Data supplied:
`src/hw/bk_pkg.sv`:
```
package bk_pkg;

	//////////////////////////////
	// sizes
	//////////////////////////////

	// fixed by the sd sector format
	localparam int SECTOR_BYTES = 512;
	localparam int BYTE_AW      = $clog2(SECTOR_BYTES);
	localparam int WORD_AW      = BYTE_AW - 1;

	// byte address space of the cart memory
	localparam int MEM_AW = 24;

	//////////////////////////////
	// sd host side
	//////////////////////////////

	// sector request, rd/wr held until ack rises
	typedef struct packed {
		logic [15:0] lba;
		logic        rd;
		logic        wr;
	} sd_req_t;

	// host access to the sector buffer while ack is high
	typedef struct packed {
		logic [WORD_AW-1:0] addr;
		logic [15:0]        wdata;
		logic               wr;
	} sd_buf_t;

	// byte 0 of a word sits in the low half
	typedef struct packed {
		logic [7:0] hi;
		logic [7:0] lo;
	} buf_bytes_t;

	// whole word on the sd port, two bytes on the memory port
	typedef union packed {
		logic [15:0] word;
		buf_bytes_t  bytes;
	} buf_word_u;

	//////////////////////////////
	// memory side and control
	//////////////////////////////

	typedef struct packed {
		logic [MEM_AW-1:0] addr;
		logic [7:0]        wdata;
		logic              rd;
		logic              wr;
	} mem_req_t;

	// mounted and change are single-cycle pulses
	typedef struct packed {
		logic load;
		logic save;
		logic autosave;
		logic mounted;
		logic readonly;
		logic change;
	} bk_ctrl_t;

endpackage
```
`src/hw/bk_mem_mover.sv`:
```
`timescale 1ns/100ps

module bk_mem_mover #(
	parameter logic [bk_pkg::MEM_AW-1:0] MEM_BASE = 24'hE00000
) (
	input  logic                                      clk_sys,
	input  logic                                      rst_n,
	input  logic                                      xfer_start,
	input  logic                                      loading,
	input  logic [bk_pkg::MEM_AW-bk_pkg::BYTE_AW-1:0] sector,
	output logic                                      xfer_done,
	output logic [bk_pkg::BYTE_AW-1:0]                byte_addr,
	output logic [7:0]                                byte_wdata,
	output logic                                      byte_we,
	input  logic [7:0]                                byte_rdata,
	output bk_pkg::mem_req_t                          mem_req,
	input  logic                                      mem_busy,
	input  logic [7:0]                                mem_rdata
);
	import bk_pkg::*;

	localparam logic [BYTE_AW-1:0] LAST_BYTE = BYTE_AW'(SECTOR_BYTES - 1);

	// per-byte phases
	localparam logic [1:0] PH_ADDR = 2'd0;
	localparam logic [1:0] PH_REQ  = 2'd1;
	localparam logic [1:0] PH_WAIT = 2'd2;

	logic [1:0] phase;
	logic       busy_q;
	logic       busy_fall;

	assign busy_fall = busy_q & ~mem_busy;

	// save path, memory byte straight into the buffer as busy falls
	assign byte_we    = ~loading & (phase == PH_WAIT) & busy_fall;
	assign byte_wdata = mem_rdata;

	always_ff @(posedge clk_sys or negedge rst_n) begin
		if (!rst_n) begin
			phase     <= PH_ADDR;
			byte_addr <= '0;
			xfer_done <= 1'b0;
			busy_q    <= 1'b0;
			mem_req   <= '0;
		end else begin
			busy_q <= mem_busy;

			// request taken once memory reports busy
			if (mem_busy) begin
				mem_req.rd <= 1'b0;
				mem_req.wr <= 1'b0;
			end

			if (!xfer_start) begin
				phase     <= PH_ADDR;
				byte_addr <= '0;
				xfer_done <= 1'b0;
			end else if (!xfer_done) begin
				case (phase)
					// buffer read of byte_addr in flight
					PH_ADDR: phase <= PH_REQ;
					PH_REQ: begin
						mem_req.addr  <= MEM_BASE + {sector, byte_addr};
						mem_req.wdata <= byte_rdata;
						mem_req.rd    <= ~loading;
						mem_req.wr    <= loading;
						phase         <= PH_WAIT;
					end
					PH_WAIT: begin
						if (busy_fall) begin
							phase <= PH_ADDR;
							if (byte_addr == LAST_BYTE) begin
								xfer_done <= 1'b1;
							end else begin
								byte_addr <= byte_addr + 1'b1;
							end
						end
					end
					default: phase <= PH_ADDR;
				endcase
			end
		end
	end

	a_mem_rd_wr_excl: assert property (
		@(posedge clk_sys) disable iff (!rst_n)
		!(mem_req.rd && mem_req.wr)
	);

endmodule

```
`config.mk`:
```
export PLATFORM = sky130hd
export DESIGN_NAME = bk_mem_mover
export DESIGN_NICKNAME = d
export VERILOG_FILES = /design/src/hw/bk_pkg.sv /design/src/hw/bk_mem_mover.sv
export SDC_FILE = /design/constraint.sdc
export NUM_CORES = 1
export LEC_CHECK = 0
export BUFFER_PORTS_ARGS = -buffer_cell sky130_fd_sc_hd__buf_2
export CORE_MARGIN = 1.5
export CORE_UTILIZATION = 35
export CTS_CLUSTER_DIAMETER = 50
export DETAILED_ROUTE_END_ITERATION = 16
export PLACE_DENSITY = 0.66
export REMOVE_ABC_BUFFERS = 1
export SYNTH_ARGS = -nofsm -noshare
export SYNTH_HDL_FRONTEND = slang
export SYNTH_SLANG_ARGS = --single-unit
```
`constraint.sdc`:
```
create_clock -name clk_sys -period 2.65 [get_ports clk_sys]
set_clock_uncertainty 0.2 [all_clocks]
set_input_delay 0.1325 -clock clk_sys [delete_from_list [all_inputs] [get_ports clk_sys]]
set_output_delay 0.1325 -clock clk_sys [all_outputs]
set_load 0.05 [all_outputs]
```
==> results.md <==
STA:
- The number of setup violations in the final report is 0.
- The worst slew slack as a fraction of its limit is 62.56%.
- Setup repair after global routing left no endpoint under its margin.
- For the pin with the worst max-slew slack, the measured transition is 0.5569 ns.
- The final period utilization is 92.59%.
- The clock period minus worst slack is 2.454 ns.
- The number of pins with negative max-slew slack in the final report is 0.
- The final-report hold violation count was 0.
- Static timing analysis puts the maximum clock frequency at 0.4076 GHz.

Synthesis:
- The post-synthesis area per instance is 9.037 sq um.
- After synthesis, the largest area contributor takes up 59.16% of total cell area.
- The number of storage elements in the synthesis netlist is 47.
- sky130_fd_sc_hd__dfrtp_1 takes more of the synthesized area than any other cell.
- The synthesis warning total is 0.
- The cell area that synthesis handed to floorplanning was 1988 sq um.
- The netlist uses 23 different library cells.
- Sequential elements use 59.16% of the synthesized area.
- Synthesis produced a netlist whose cell count is 220.
- By area the synthesized netlist is led by sky130_fd_sc_hd__dfrtp_1, sky130_fd_sc_hd__nand2_1, sky130_fd_sc_hd__o21ai_0.

Critical path:
- The cell with the largest stage delay on the worst path is sky130_fd_sc_hd__o41a_1.
- The data arrival time of the critical path is 2.48 ns.
- At the worst endpoint, the required time is 2.67 ns.
- In this run the critical register-to-register path is captured at byte_addr[2].
- The setup path with the least slack is of type flip-flop to flip-flop.
- The largest fanout on the critical path is 11.
- Traced cell by cell, the critical path runs through ha_1 -> nand3_1 -> nor2_1 -> ha_1 -> o41a_1 -> buf_4 -> or3_1 -> a21oi_1.
- By instance count, the cell type seen most on the critical path is sky130_fd_sc_hd__ha_1.
- The slack of the worst reg-to-reg path is 0.20 ns.
- The worst register-to-register path begins at byte_addr[0].
- The worst setup path is captured at a flip-flop.
- The longest individual stage delay on the worst path is 0.50 ns.
- The worst reg2reg path depth is 8.
- The most critical setup path has its startpoint at byte_addr[0].
- The kind of launch point of the worst setup path is a flip-flop.

Power and ir drop:
- Power spread over the standard cell area amounts to 790.4 nW/um^2.
- In this run the static leakage power is 1.502 nW.
- The total power consumption of the routed design is 2.173 mW.
- VDD sags by at most 341.3 uV.

Final layout:
- For this run, the post-layout net count is 355.
- The share of post-route cells with drive strength above 1 is 27.44%.
- The final cell area excluding filler cells is 2749 sq um.
- 0 antenna diodes ended up in the layout.
- Compared with the post-synthesis result, the final layout area differs by 38.26%.

Clock network:
- The CTS H-tree depth is 2.
- TritonCTS built the clock tree.
- The number of setup buffers added after CTS is 0.
- The number of instances resized during post-cts repair is 0.
- The root buffer cell chosen for the clock tree is sky130_fd_sc_hd__clkbuf_8.
- The latest clock arrival within the worst-skew pair is 0.30 ns.
- Counting along the longest clock path gives a buffer depth of 2.
- The clock drives 47 sinks.
- The clock-pin slew of the registers on the worst-case setup and hold paths is 0.08 ns.
- TritonCTS created 5 clock buffers.

Detailed routing:
- The number of DRC violations after detailed-routing iteration 0 is 51.
- The average wire per standard cell is 12.43 microns.
- The pre-antenna-repair detailed-routing pass consisted of 4 iterations.
- The number of remaining DRC errors is 0.
- The via density per instance is 4.568.
- Summing over every cut layer, the via total after detailed routing is 1777.
- The total wire length after detailed routing is 4834 microns.
- The count of antenna-violating nets left after detailed routing is 0.

Placed design:
- The congestion estimate from routability-driven global placement came to 0.7347.
- The HPWL reported at the end of detailed placement is 3149 microns.
- The number of port buffers is 72.
- The standard cell area after detailed placement is 2397 sq um.

Global route:
- The total routing usage reported by global routing is 16.82%.
- The first global-routing pass estimated 8093 microns of wire.
- The sum of overflow across all layers after global routing is 0.
- The pin count of the biggest net entering global routing is 27.
- The initial antenna violation count was 0.
- The via count of the first global-routing pass is 1782.

Floorplanning:
- The floorplan step defined a die boundary enclosing 6142 sq um.
- The die span in x is 78.37 microns.
- The starting density of the core is 36.11%.
- The total I/O pin count is 89.
- Measured along the y axis, the die boundary spans 78.37 microns.
- The number of placement rows is 27.
- The area of the placeable core is 5507 sq um.

Status:
- The run finished with clean final reports.

Worst hold path:
- The startpoint identified for the worst hold timing path is mem_rdata[0].
- Counting instances, the worst hold path has a depth of 0.
- The worst hold path terminates at byte_wdata[0].
- The worst hold path belongs to the class input pin to primary output.

Flow run:
- The number of max-capacitance violations reported is 0.
==> layer usage <==
layer	global-route usage, %	share of wire (%)	vias to the layer above
li1	-	-	891
met1	20.15	44	812
met2	28.43	49	67
met3	5.233	5.8	7
met4	6.071	1.2	0
met5	0	0	-
==> what timing repair did <==
| action | in CTS | in global routing |
|---|---|---|
| hold buffers | 27 | 0 |
| hold endpoints to repair | 51 | 0 |
| setup endpoints to repair | 0 | 3 |
==> Yosys cell counts <==
cell and instances:
sky130_fd_sc_hd__nand2_1 99, sky130_fd_sc_hd__dfrtp_1 47, sky130_fd_sc_hd__o21ai_0 14, sky130_fd_sc_hd__a21oi_1 8, sky130_fd_sc_hd__buf_4 8, sky130_fd_sc_hd__clkbuf_1 6
sky130_fd_sc_hd__inv_1 4, sky130_fd_sc_hd__nand3_1 4, sky130_fd_sc_hd__nor2_1 4, sky130_fd_sc_hd__or3_1 4, sky130_fd_sc_hd__ha_1 3, sky130_fd_sc_hd__or4_1 3
sky130_fd_sc_hd__buf_2 2, sky130_fd_sc_hd__nand2b_1 2, sky130_fd_sc_hd__nand3b_1 2, sky130_fd_sc_hd__nor3_1 2, sky130_fd_sc_hd__o31ai_1 2, sky130_fd_sc_hd__and3_1 1
sky130_fd_sc_hd__inv_2 1, sky130_fd_sc_hd__nand2b_4 1, sky130_fd_sc_hd__nor4_1 1, sky130_fd_sc_hd__o41a_1 1, sky130_fd_sc_hd__xnor2_1 1
==> power breakdown <==
group | switching [mW] | internal [mW] | total (mW) | leakage [nW]
clock | 0.229 | 0.186 | 0.414 | 0.0422
sequential | 0.0716 | 0.847 | 0.919 | 0.612
combinational | 0.644 | 0.196 | 0.840 | 0.848
==> placed cells by master (no fill, tap or decap), types with 5 or more instances in the layout <==
master / instances
sky130_fd_sc_hd__nand2_1: 99
sky130_fd_sc_hd__o21ai_0: 14
sky130_fd_sc_hd__a21oi_1: 8
sky130_fd_sc_hd__clkbuf_8: 5
sky130_fd_sc_hd__buf_2: 72
sky130_fd_sc_hd__buf_4: 6
sky130_fd_sc_hd__dlygate4sd3_1: 27
sky130_fd_sc_hd__dfrtp_1: 47
==> flip-flops by register name, indices dropped and copies added (netlist names) <==
register / count
phase: 2
busy_q: 1
mem_req: 34
xfer_done: 1
byte_addr: 9
==> final cells by class <==
class / instances / area [sq um]
clock inverter: 1 / 5.005
tap: 72 / 90.09
multi-input combinational: 152 / 706.9
clock buffer: 7 / 76.32
sequential: 47 / 1176
fill: 526 / 2758
inverter: 5 / 18.77
timing repair buffer: 105 / 675.6
==> worst max path at each step <==
stage                   endpoint  slack, ns  depth (start not counted)
floorplan             mem_req[0]      -0.62                          3
global placement    byte_addr[7]       0.23                          7
detailed placement  byte_addr[2]       0.18                          8
CTS                 byte_addr[2]       0.16                          8
global route        byte_addr[2]       0.01                          8
finish              byte_addr[2]       0.20                          8
==> worst max-delay path, delay by kind of cell, from the launching register on <==
family,cells,cell delay (ns)
buffers and inverters,1,0.21
AOI/OAI and AO/OA,2,0.64
adders and majority gates,2,0.45
DFF,1,0.44
and+or+nand+nor,3,0.44
==> logic make-up (layout without fill, tap and decap cells) <==
kind of cell | count (synthesis) | in the layout | share of synthesized area (%)
and+or+nand+nor | 123 | 123 | 26.05
adders and majority gates | 3 | 3 | 1.888
DFF | 47 | 47 | 59.16
AOI/OAI and AO/OA | 25 | 25 | 6.860
xor gates and xnor gates | 1 | 1 | 0.4406
buffers and inverters | 21 | 118 | 5.601
==> metrics by stage <==
step / setup TNS (ns) / std cells / utilization, % / hold slack, ns / worst slack [ns]
floorplan: -18.53 / 204 / - / -0.3631 / -0.6160
global placement: 0 / 354 / 43.54 / -0.07979 / 0.2273
detailed placement: 0 / 354 / 43.54 / -0.06796 / 0.1828
CTS: 0 / 389 / 49.92 / 0.06555 / 0.1575
global route: 0 / 389 / 49.92 / 0.06532 / 0.01365
finish: 0 / 389 / 49.92 / 0.06535 / 0.1964
(Power assumes the default switching activity.)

Your objective: Gather up, from the records above, each line where the word "change" appears.

Exercise output:
	// mounted and change are single-cycle pulses
		logic change;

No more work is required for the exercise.